Sean Farrell

No. 62, 63
- Position: Guard

Personal information
- Born: May 25, 1960 (age 66) Southampton, New York, U.S.
- Listed height: 6 ft 3 in (1.91 m)
- Listed weight: 260 lb (118 kg)

Career information
- High school: Westhampton Beach (Westhampton Beach, New York)
- College: Penn State
- NFL draft: 1982: 1st round, 17th overall pick

Career history
- Tampa Bay Buccaneers (1982–1986); New England Patriots (1987–1989); Denver Broncos (1990–1991); Seattle Seahawks (1992);

Awards and highlights
- Sporting News First-team All-NFL (1984); PFWA All-Rookie Team (1982); Unanimous All-American (1981); Second-team All-American (1980); 2× First-team All-East (1980, 1981);

Career NFL statistics
- Games Played: 123
- Games Started: 106
- Fumble recoveries: 4
- Stats at Pro Football Reference

= Sean Farrell (American football) =

American football player (born 1960)

Sean Ward Farrell (born May 25, 1960) is an American former professional football player who was a guard for the Tampa Bay Buccaneers, New England Patriots, Denver Broncos, and Seattle Seahawks of the National Football League (NFL). Farrell attended Westhampton Beach High School in Westhampton Beach, New York, where he was a football and track star. He then played college football for the Penn State Nittany Lions, earning All-American honors in 1980 and 1981.
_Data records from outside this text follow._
## src/rtl/ckre_pkg.sv

```systemverilog
// ckre_pkg: shared types and constants for the color-key run extractor.
// Holds the configuration register layout, register indexes and format codes.
// No dependencies.
package ckre_pkg;

  // Register indexes (byte address = 4 * index)
  typedef enum logic [1:0] {
    REG_KEY_COLOR    = 2'd0,
    REG_PIXEL_FORMAT = 2'd1,
    REG_IMAGE_WIDTH  = 2'd2,
    REG_IMAGE_HEIGHT = 2'd3
  } reg_idx_t;

  // Pixel format codes
  localparam logic [1:0] FMT_PAL8  = 2'd0;
  localparam logic [1:0] FMT_RGB16 = 2'd1;
  localparam logic [1:0] FMT_RGB24 = 2'd2;
  localparam logic [1:0] FMT_RGB32 = 2'd3;

  // Word kind codes on the input channel
  localparam logic KIND_PIXEL     = 1'b0;
  localparam logic KIND_PAL_WRITE = 1'b1;

  localparam int KEY_W  = 24;
  localparam int FMT_W  = 2;
  localparam int SIZE_W = 13;

  localparam logic [KEY_W-1:0]  KEY_RESET    = 24'hFF00FF;  // magenta
  localparam logic [FMT_W-1:0]  FMT_RESET    = FMT_RGB24;
  localparam logic [SIZE_W-1:0] WIDTH_RESET  = 13'd4096;
  localparam logic [SIZE_W-1:0] HEIGHT_RESET = 13'd4096;

  typedef struct packed {
    logic [KEY_W-1:0]  key_color;
    logic [FMT_W-1:0]  pixel_format;
    logic [SIZE_W-1:0] image_width;
    logic [SIZE_W-1:0] image_height;
  } cfg_t;

endpackage

```

## src/rtl/ckre_cfg_regs.sv

```systemverilog
// ckre_cfg_regs: APB-style register file for the color-key run extractor.
// Holds key color, pixel format and image size; presents them as a cfg_t.
// Depends on ckre_pkg.
module ckre_cfg_regs (
  input  logic              clk,
  input  logic              rst_n,
  input  logic              cfg_psel,
  input  logic              cfg_penable,
  input  logic              cfg_pwrite,
  input  logic [3:0]        cfg_paddr,
  input  logic [31:0]       cfg_pwdata,
  output logic [31:0]       cfg_prdata,
  output logic              cfg_pready,
  output ckre_pkg::cfg_t    cfg
);

  ckre_pkg::cfg_t   cfg_r;
  ckre_pkg::reg_idx_t idx;
  logic             wr_en;

  assign cfg_pready = 1'b1;
  assign idx        = ckre_pkg::reg_idx_t'(cfg_paddr[3:2]);
  assign wr_en      = cfg_psel && cfg_penable && cfg_pwrite && cfg_pready;
  assign cfg        = cfg_r;

  always_ff @(posedge clk) begin
    if (!rst_n) begin
      cfg_r.key_color    <= ckre_pkg::KEY_RESET;
      cfg_r.pixel_format <= ckre_pkg::FMT_RESET;
      cfg_r.image_width  <= ckre_pkg::WIDTH_RESET;
      cfg_r.image_height <= ckre_pkg::HEIGHT_RESET;
    end else if (wr_en) begin
      unique case (idx)
        ckre_pkg::REG_KEY_COLOR:    cfg_r.key_color    <= cfg_pwdata[ckre_pkg::KEY_W-1:0];
        ckre_pkg::REG_PIXEL_FORMAT: cfg_r.pixel_format <= cfg_pwdata[ckre_pkg::FMT_W-1:0];
        ckre_pkg::REG_IMAGE_WIDTH:  cfg_r.image_width  <= cfg_pwdata[ckre_pkg::SIZE_W-1:0];
        ckre_pkg::REG_IMAGE_HEIGHT: cfg_r.image_height <= cfg_pwdata[ckre_pkg::SIZE_W-1:0];
        default: ;
      endcase
    end
  end

  always_comb begin
    unique case (idx)
      ckre_pkg::REG_KEY_COLOR:    cfg_prdata = 32'(cfg_r.key_color);
      ckre_pkg::REG_PIXEL_FORMAT: cfg_prdata = 32'(cfg_r.pixel_format);
      ckre_pkg::REG_IMAGE_WIDTH:  cfg_prdata = 32'(cfg_r.image_width);
      ckre_pkg::REG_IMAGE_HEIGHT: cfg_prdata = 32'(cfg_r.image_height);
      default:                    cfg_prdata = 32'd0;
    endcase
  end

endmodule

```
Farrell was the first-round draft pick of Tampa Bay in the 1982 NFL draft; Buccaneers management had actually intended to select defensive end Booker Reese, and Farrell's name was turned in due to a communication error in the draft room. The team then traded the next year's first round pick in order to get Reese as well. Ironically, Farrell played at a high level for the Buccaneers, while Reese ultimately came to be considered one of the most disappointing draft picks in team history.

Tampa Bay's team performance declined during Farrell's years with the team. After his first contract expired in 1985, he signed a one-year contract for the 1986 season based on the team's assurances that things would improve, but the team had another bad year and Farrell made news by publicly telling a group of Bucs fans, "I know what I want this Christmas . . . I want to get the hell out of Tampa Bay."

New England acquired him in return for three draft picks, and he was the Patriots' starting guard for three seasons before shoulder surgery kept him on the injured reserve list for most of the 1990 season. Near the end of that season, the Patriots tried to reactivate him without using a protective designation for him; under the rules then applicable, this put him on waivers, and he was claimed by the Denver Broncos. He finished that year and played another in Denver, then one more for Seattle before concluding his NFL career.

After football, Farrell became a financial advisor with several investment companies including Merrill Lynch, and he is the chairperson of the Gay Culverhouse Player Outreach Program to assist former NFL players facing disability issues after their careers.